Selective Endovascular-first approach for critical limb ischemia carries minimal cost of worsening long-term outcomes
Karan Garg, Patrick A Kaszubski, Rameen Moridzadeh, Caron B Rockman, Mark A Adelman, Thomas S Maldonado, Frank J Veith, Firas F Mussa
NYU Langone Medical Center, New York, NY
OBJECTIVES: Treatment failures are common in patients with critical limb ischemia (CLI) and are associated with increased risk of limb loss. Endovascular-first approach is associated with worse overall limb salvage rates presumably because subsequent open bypass options are compromised. To evaluate the effect of endo-first interventions, we examined the late outcomes of patients with failed endovascular attempts undergoing secondary interventions.
METHODS: We identified a cohort of 302 patients with CLI, from March 2007 to December 2010. Endo-first was selected if: 1) the patient had short (5-7cm occlusions or stenoses in crural vessels) 2) the disease in superficial femoral artery disease was limited to TASC II A, B or C and 3) no impending limb loss. Endo-first was performed in 187. Failures were defined as recurrent clinical signs and symptoms of CLI.

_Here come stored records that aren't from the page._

File: run.sh
#!/bin/bash
# OpenROAD 26Q1-2900-gdf79404cd8, Yosys 0.63+post, stock flow scripts
make -C /OpenROAD-flow-scripts/flow DESIGN_CONFIG=/design/flow/config.mk WORK_HOME=/design/flow/orfs finish
File: config.mk
export PLATFORM = sky130hd
export DESIGN_NAME = integra
export DESIGN_NICKNAME = integra
export VERILOG_FILES = /design/flow/design.v
export SDC_FILE = /design/flow/constraint.sdc
export NUM_CORES = 4
export LEC_CHECK = 1
export CORE_UTILIZATION = 30
File: constraint.sdc
current_design integra

set clk_period 273.1
set clk_io_pct 0.2

create_clock -name clk0 -period $clk_period [get_ports {clock}]

set non_clock_inputs [all_inputs -no_clocks]
set_input_delay [expr $clk_period * $clk_io_pct] -clock clk0 $non_clock_inputs
set_output_delay [expr $clk_period * $clk_io_pct] -clock clk0 [all_outputs]
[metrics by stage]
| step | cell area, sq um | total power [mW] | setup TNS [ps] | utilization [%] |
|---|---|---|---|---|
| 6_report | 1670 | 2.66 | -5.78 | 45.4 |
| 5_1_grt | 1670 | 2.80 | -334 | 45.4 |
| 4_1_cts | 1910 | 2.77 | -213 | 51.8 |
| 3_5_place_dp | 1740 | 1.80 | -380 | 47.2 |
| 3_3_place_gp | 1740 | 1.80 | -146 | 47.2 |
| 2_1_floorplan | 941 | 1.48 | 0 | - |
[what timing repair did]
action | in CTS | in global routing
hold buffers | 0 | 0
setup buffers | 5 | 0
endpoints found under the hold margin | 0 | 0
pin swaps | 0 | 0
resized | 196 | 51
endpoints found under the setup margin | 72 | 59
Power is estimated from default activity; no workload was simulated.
$ cat flow/design.v
module Synchronous_FIFO #(
parameter DATA=8,
parameter DEPTH=8)
(
input clk,rst,
input we_enb,
input re_enb,
input [DATA-1:0]data_in,
output reg [DATA-1:0]data_out,
output full,empty);
reg [DATA-1:0]mem[0:DEPTH-1];
reg [$clog2(DEPTH)-1:0]we_pntr=0;
reg [$clog2(DEPTH)-1:0]re_pntr=0;
reg count=0;
always@(posedge clk)begin
	if(rst)begin
		we_pntr<=0;
		re_pntr<=0;
		data_out<=0;
		count<=0;
	end else begin
		if(we_enb&&!full)begin
			mem[we_pntr]<=data_in;
			we_pntr<=we_pntr+1;
			count<=count+1;
		end
		if(re_enb&&!empty)begin
			data_out<=mem[re_pntr];
			re_pntr<=re_pntr+1;
			count<=count-1;
		end
	end
end
assign full=(count==DEPTH);
assign empty=(count==0);
endmodule
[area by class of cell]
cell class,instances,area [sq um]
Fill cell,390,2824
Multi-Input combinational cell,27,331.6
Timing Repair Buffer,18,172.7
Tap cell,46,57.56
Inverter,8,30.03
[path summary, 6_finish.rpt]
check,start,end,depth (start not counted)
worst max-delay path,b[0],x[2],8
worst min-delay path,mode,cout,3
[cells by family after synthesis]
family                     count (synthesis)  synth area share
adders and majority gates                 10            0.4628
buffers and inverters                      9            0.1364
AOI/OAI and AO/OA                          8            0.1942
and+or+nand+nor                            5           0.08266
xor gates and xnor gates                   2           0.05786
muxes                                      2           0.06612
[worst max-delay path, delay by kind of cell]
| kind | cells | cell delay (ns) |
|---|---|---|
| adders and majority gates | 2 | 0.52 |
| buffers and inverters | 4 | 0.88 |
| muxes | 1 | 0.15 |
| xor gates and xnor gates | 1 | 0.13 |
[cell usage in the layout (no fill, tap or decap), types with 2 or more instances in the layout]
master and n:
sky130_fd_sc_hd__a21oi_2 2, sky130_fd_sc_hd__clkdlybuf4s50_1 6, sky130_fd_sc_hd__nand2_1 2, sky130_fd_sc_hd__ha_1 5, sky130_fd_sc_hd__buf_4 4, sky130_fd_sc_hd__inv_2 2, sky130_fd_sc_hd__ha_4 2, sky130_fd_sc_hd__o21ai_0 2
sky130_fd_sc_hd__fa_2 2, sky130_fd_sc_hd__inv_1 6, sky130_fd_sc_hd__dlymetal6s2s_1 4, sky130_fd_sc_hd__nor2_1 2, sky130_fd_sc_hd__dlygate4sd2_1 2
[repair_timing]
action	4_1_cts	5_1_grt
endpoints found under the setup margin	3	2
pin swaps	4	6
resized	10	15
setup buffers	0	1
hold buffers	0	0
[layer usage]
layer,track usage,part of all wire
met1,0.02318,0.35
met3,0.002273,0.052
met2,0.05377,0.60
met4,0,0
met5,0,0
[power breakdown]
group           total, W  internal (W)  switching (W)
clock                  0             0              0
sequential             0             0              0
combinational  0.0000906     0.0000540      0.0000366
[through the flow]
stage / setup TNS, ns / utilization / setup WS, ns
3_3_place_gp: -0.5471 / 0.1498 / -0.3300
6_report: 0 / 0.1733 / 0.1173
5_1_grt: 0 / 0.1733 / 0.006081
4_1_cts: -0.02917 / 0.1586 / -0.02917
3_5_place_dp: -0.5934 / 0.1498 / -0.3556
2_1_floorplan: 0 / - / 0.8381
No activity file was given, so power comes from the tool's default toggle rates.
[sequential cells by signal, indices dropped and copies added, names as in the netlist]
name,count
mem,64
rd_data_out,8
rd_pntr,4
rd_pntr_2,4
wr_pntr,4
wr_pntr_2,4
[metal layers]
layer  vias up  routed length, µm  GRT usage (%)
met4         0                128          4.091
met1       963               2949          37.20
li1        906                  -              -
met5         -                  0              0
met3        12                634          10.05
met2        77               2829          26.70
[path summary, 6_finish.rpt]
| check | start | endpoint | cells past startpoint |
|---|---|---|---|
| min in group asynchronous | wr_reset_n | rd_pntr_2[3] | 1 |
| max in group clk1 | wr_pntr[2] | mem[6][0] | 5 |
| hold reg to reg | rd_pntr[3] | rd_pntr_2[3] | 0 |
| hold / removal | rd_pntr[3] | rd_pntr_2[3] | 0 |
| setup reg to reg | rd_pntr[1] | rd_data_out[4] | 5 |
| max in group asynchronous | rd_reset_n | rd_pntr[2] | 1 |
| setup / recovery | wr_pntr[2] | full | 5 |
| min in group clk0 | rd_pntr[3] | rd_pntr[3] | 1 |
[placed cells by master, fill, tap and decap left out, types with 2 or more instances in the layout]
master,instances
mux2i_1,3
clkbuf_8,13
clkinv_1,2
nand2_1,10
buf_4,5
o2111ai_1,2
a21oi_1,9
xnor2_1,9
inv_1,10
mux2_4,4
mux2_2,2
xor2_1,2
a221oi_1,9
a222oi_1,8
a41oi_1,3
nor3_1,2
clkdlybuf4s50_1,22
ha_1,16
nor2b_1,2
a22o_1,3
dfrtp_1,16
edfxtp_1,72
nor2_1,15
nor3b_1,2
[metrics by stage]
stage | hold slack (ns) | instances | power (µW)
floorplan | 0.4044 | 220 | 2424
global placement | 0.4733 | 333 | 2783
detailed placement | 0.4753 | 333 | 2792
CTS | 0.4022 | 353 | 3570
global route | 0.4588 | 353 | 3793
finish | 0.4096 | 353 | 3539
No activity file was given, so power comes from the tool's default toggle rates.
--- config.mk ---
export PLATFORM = sky130hd
export DESIGN_NAME = TOP
export DESIGN_NICKNAME = TOP
export VERILOG_FILES = /design/flow/design.v
export SDC_FILE = /design/flow/constraint.sdc
export NUM_CORES = 4
export LEC_CHECK = 1
export CORE_AREA = 10 10 70 70
export DIE_AREA = 0 0 80 80
--- constraint.sdc ---
current_design TOP

set clk_period 2.3
set clk_io_pct 0.2

create_clock -name clk0 -period $clk_period [get_ports {clk}]

set non_clock_inputs [all_inputs -no_clocks]
set_input_delay [expr $clk_period * $clk_io_pct] -clock clk0 $non_clock_inputs
set_output_delay [expr $clk_period * $clk_io_pct] -clock clk0 [all_outputs]
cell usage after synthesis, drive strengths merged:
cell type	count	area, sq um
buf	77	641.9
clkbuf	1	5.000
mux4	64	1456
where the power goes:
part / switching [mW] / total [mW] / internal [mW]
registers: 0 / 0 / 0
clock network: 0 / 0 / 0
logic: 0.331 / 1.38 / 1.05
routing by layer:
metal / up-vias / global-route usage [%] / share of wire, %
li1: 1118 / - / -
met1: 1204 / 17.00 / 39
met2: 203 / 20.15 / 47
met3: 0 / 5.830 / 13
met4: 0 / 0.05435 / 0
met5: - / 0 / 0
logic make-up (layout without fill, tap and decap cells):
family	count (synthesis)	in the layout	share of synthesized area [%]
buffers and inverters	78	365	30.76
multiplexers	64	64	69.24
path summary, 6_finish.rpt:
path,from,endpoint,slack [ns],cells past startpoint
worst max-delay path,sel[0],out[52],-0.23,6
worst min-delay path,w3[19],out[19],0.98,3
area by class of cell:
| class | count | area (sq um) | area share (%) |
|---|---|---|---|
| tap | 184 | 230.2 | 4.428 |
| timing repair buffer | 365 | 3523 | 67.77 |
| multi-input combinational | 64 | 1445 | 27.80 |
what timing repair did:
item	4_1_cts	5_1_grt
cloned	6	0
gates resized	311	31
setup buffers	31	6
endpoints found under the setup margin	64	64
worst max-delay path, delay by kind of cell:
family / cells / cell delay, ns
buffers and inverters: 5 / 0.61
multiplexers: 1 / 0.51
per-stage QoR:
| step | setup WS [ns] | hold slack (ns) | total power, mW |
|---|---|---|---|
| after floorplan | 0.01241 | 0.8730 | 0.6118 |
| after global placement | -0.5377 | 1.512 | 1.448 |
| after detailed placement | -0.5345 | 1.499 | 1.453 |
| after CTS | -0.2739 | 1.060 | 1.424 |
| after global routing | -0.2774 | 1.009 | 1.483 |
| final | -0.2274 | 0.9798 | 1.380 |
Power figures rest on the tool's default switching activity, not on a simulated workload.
module mux64x2_1(out, w0, w1, sel);
    input [63:0] w0, w1;
    input sel;
    output [63:0] out;
    genvar i;
    generate 
        for (i = 0; i < 64; i++) begin : eachmux
            mux2_1 muxs (.out(out[i]), .w0(w0[i]), .w1(w1[i]), .sel);
        end
    endgenerate 
endmodule
===== flow/config.mk =====
export PLATFORM = sky130hd
export DESIGN_NAME = alu
export DESIGN_NICKNAME = alu
export VERILOG_FILES = /design/flow/design.v
export SDC_FILE = /design/flow/constraint.sdc
export NUM_CORES = 4
export LEC_CHECK = 1
export CORE_UTILIZATION = 50

===== flow/constraint.sdc =====
current_design alu

set clk_period 65.2
set clk_io_pct 0.2

create_clock -name clk0 -period $clk_period

set non_clock_inputs [all_inputs -no_clocks]
set_input_delay [expr $clk_period * $clk_io_pct] -clock clk0 $non_clock_inputs
set_output_delay [expr $clk_period * $clk_io_pct] -clock clk0 [all_outputs]

===== flow/design.v =====
module ALU1bit(carryout0, carryout1, a, b, carryin0, carryin1, andout, orout, xorout, addout, subout, passbout);
	input a, b, carryin0, carryin1;
	output carryout0, carryout1;
	output andout, orout, xorout, addout, subout, passbout;
	wire bnot;
	and andGate (andout, a, b);
	or orGate (orout, a, b);
	xor xorGate(xorout, a, b);
	adder add (.carryout(carryout0), .sum(addout), .carryin(carryin0), .a, .b);
	not bNotGate (bnot, b);
	adder substract (.carryout(carryout1), .sum(subout), .carryin(carryin1), .a, .b(bnot));
	assign passbout = b;
endmodule 
module ALU1bit_testbench;
	logic a, b, carryin0, carryin1;  
	logic carryout0, carryout1;  
	logic andout, orout, xorout, addout, subout, passbout;
	ALU1bit dut (carryout0, carryout1, a, b, carryin0, carryin1, andout, orout, xorout, addout, subout, passbout);
	integer i;
	initial begin
		{carryin0, carryin1} = 1;
		for (i = 0; i < 4; i++) begin
			{a, b} = i; #10;
		end 
	end 
endmodule 
module adder (carryout, sum, carryin, a, b);
	input carryin, a, b;
	output carryout, sum;
	wire anot, bnot, cinot;
	wire and0out, and1out, and2out, and3out;
	not (anot, a);
	not (bnot, b);
	not (cinot, carryin);
	and and0 (and0out, a, bnot, cinot);
	and and1 (and1out, anot, b, cinot);
	and and2 (and2out, anot, bnot, carryin);
	and and3 (and3out, a, b, carryin);
	or or0 (sum, and0out, and1out, and2out, and3out);
	adder_carryout cout (.carryout, .carryin, .a, .b);
endmodule 
module adder_carryout(carryout, carryin, a, b);
	input carryin, a, b;
	output carryout;
	wire and0out, and1out, and2out;
	and and0 (and0out, a, carryin);
	and and1 (and1out, b, carryin);
	and and2 (and2out, a, b);
	or or0 (carryout, and0out, and1out, and2out);
endmodule 
module alu(A, B, cntrl, result, negative, zero, overflow, carry_out, shiftdir);
	input [63:0] A, B;
	input [2:0] cntrl;
	input shiftdir;
	output [63:0] result;
	output negative, zero, overflow, carry_out;
	wire [63:0] carry_out0, carry_out1;
	wire [63:0] andout, orout, xorout, addout, subout, passbout, shiftout, mulout;
	wire topcarry0, topcarry1;
	genvar i;
	generate 
		ALU1bit firstbit (	.carryout0(carry_out0[0]), 
							.carryout1(carry_out1[0]), 
							.a(A[0]), 
							.b(B[0]), 
							.carryin0(1'b0),  
							.carryin1(1'b1),  
							.andout(andout[0]), 
							.orout(orout[0]), 
							.xorout(xorout[0]), 
							.addout(addout[0]), 
							.subout(subout[0]), 
							.passbout(passbout[0])
		);
		for (i = 1; i < 64; i++) begin : eachALU1bit
			ALU1bit alus (	.carryout0(carry_out0[i]), 
								.carryout1(carry_out1[i]), 
								.a(A[i]), 
								.b(B[i]), 
								.carryin0(carry_out0[i - 1]), 
								.carryin1(carry_out1[i - 1]), 
								.andout(andout[i]), 
								.orout(orout[i]), 
								.xorout(xorout[i]), 
								.addout(addout[i]), 
								.subout(subout[i]), 
								.passbout(passbout[i])
		);
		end
	endgenerate 
	shifter shift (.value(A),
			.direction(shiftdir),  
			.distance(B[5:0]),
			.result(shiftout)
	);
	mult multi (	.A(A),
					.B(B),
					.doSigned(1'b1),  
					.mult_low(mulout),
					.mult_high() 
	);
	mux64x8_1 selectResult (.out(result), 
							.w0(passbout), 
							.w1(shiftout),
							.w2(addout), 
							.w3(subout),
							.w4(andout), 
							.w5(orout),
							.w6(xorout), 
							.w7(mulout),
							.sel(cntrl)
	);
	assign negative = result[63];
	zero_detection zd (.zero, .in(result));
	overflow_detection od (.overflow, .a(A[63]), .b(B[63]), .c(result[63]), .cntrl(cntrl[0]));
	mux2_1 mux0 (.out(carry_out), .w0(carry_out0[63]), .w1(carry_out1[63]), .sel(cntrl[0]));
endmodule 
module overflow_detection(overflow, a, b, c, cntrl);
	input a, b, c, cntrl;
	output overflow;
	wire anot, bnot, cnot;
	wire and1out, and2out, and3out, and4out;
	wire overflow_add, overflow_sub;
	not aNotGate (anot, a);
	not bNotGate (bnot, b);
	not cNotGate (cnot, c);
	and and1 (and1out, anot, bnot, c);
	and and2 (and2out, a, b, cnot);
	or or1 (overflow_add, and1out, and2out);
	and and3 (and3out, anot, b, c);
	and and4 (and4out, a, bnot, cnot);
	or or2 (overflow_sub, and3out, and4out);
	mux2_1 mux0 (.out(overflow), .w0(overflow_add), .w1(overflow_sub), .sel(cntrl));
endmodule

RESULTS: Secondary procedures (either endo or open) were less common after endo-first (endo 102 of 187, 55% vs. open 71 of 105, 68%; p= 0.029). Secondary revascularization was carried out using endovascular (57 of 102), open (38 of 102) and hybrid interventions (7 of 102). The 5-year limb salvage rate for endo-first with a secondary intervention was 83% and amputation-free survival (AFS) was 45%, and was no different for those not requiring a secondary intervention. For failures requiring open revascularization, the limb salvage and AFS rates at five years were 87% and 59%, respectively. For those treated using endovascular revascularization, the limb salvage and AFS rates at five years were 82% and 35%, respectively
CONCLUSIONS: Failed initial endovascular revascularizations for CLI requiring secondary interventions (either endovascular or open) have favorable limb salvage rates and AFS. In patients with CLI undergoing a selective endovascular-first approach for revascularization, failure does not confer poor prognosis in the long-term in properly selected patients. Furthermore, open reconstruction options may not be compromised after an endovascular intervention in appropriately selected patients.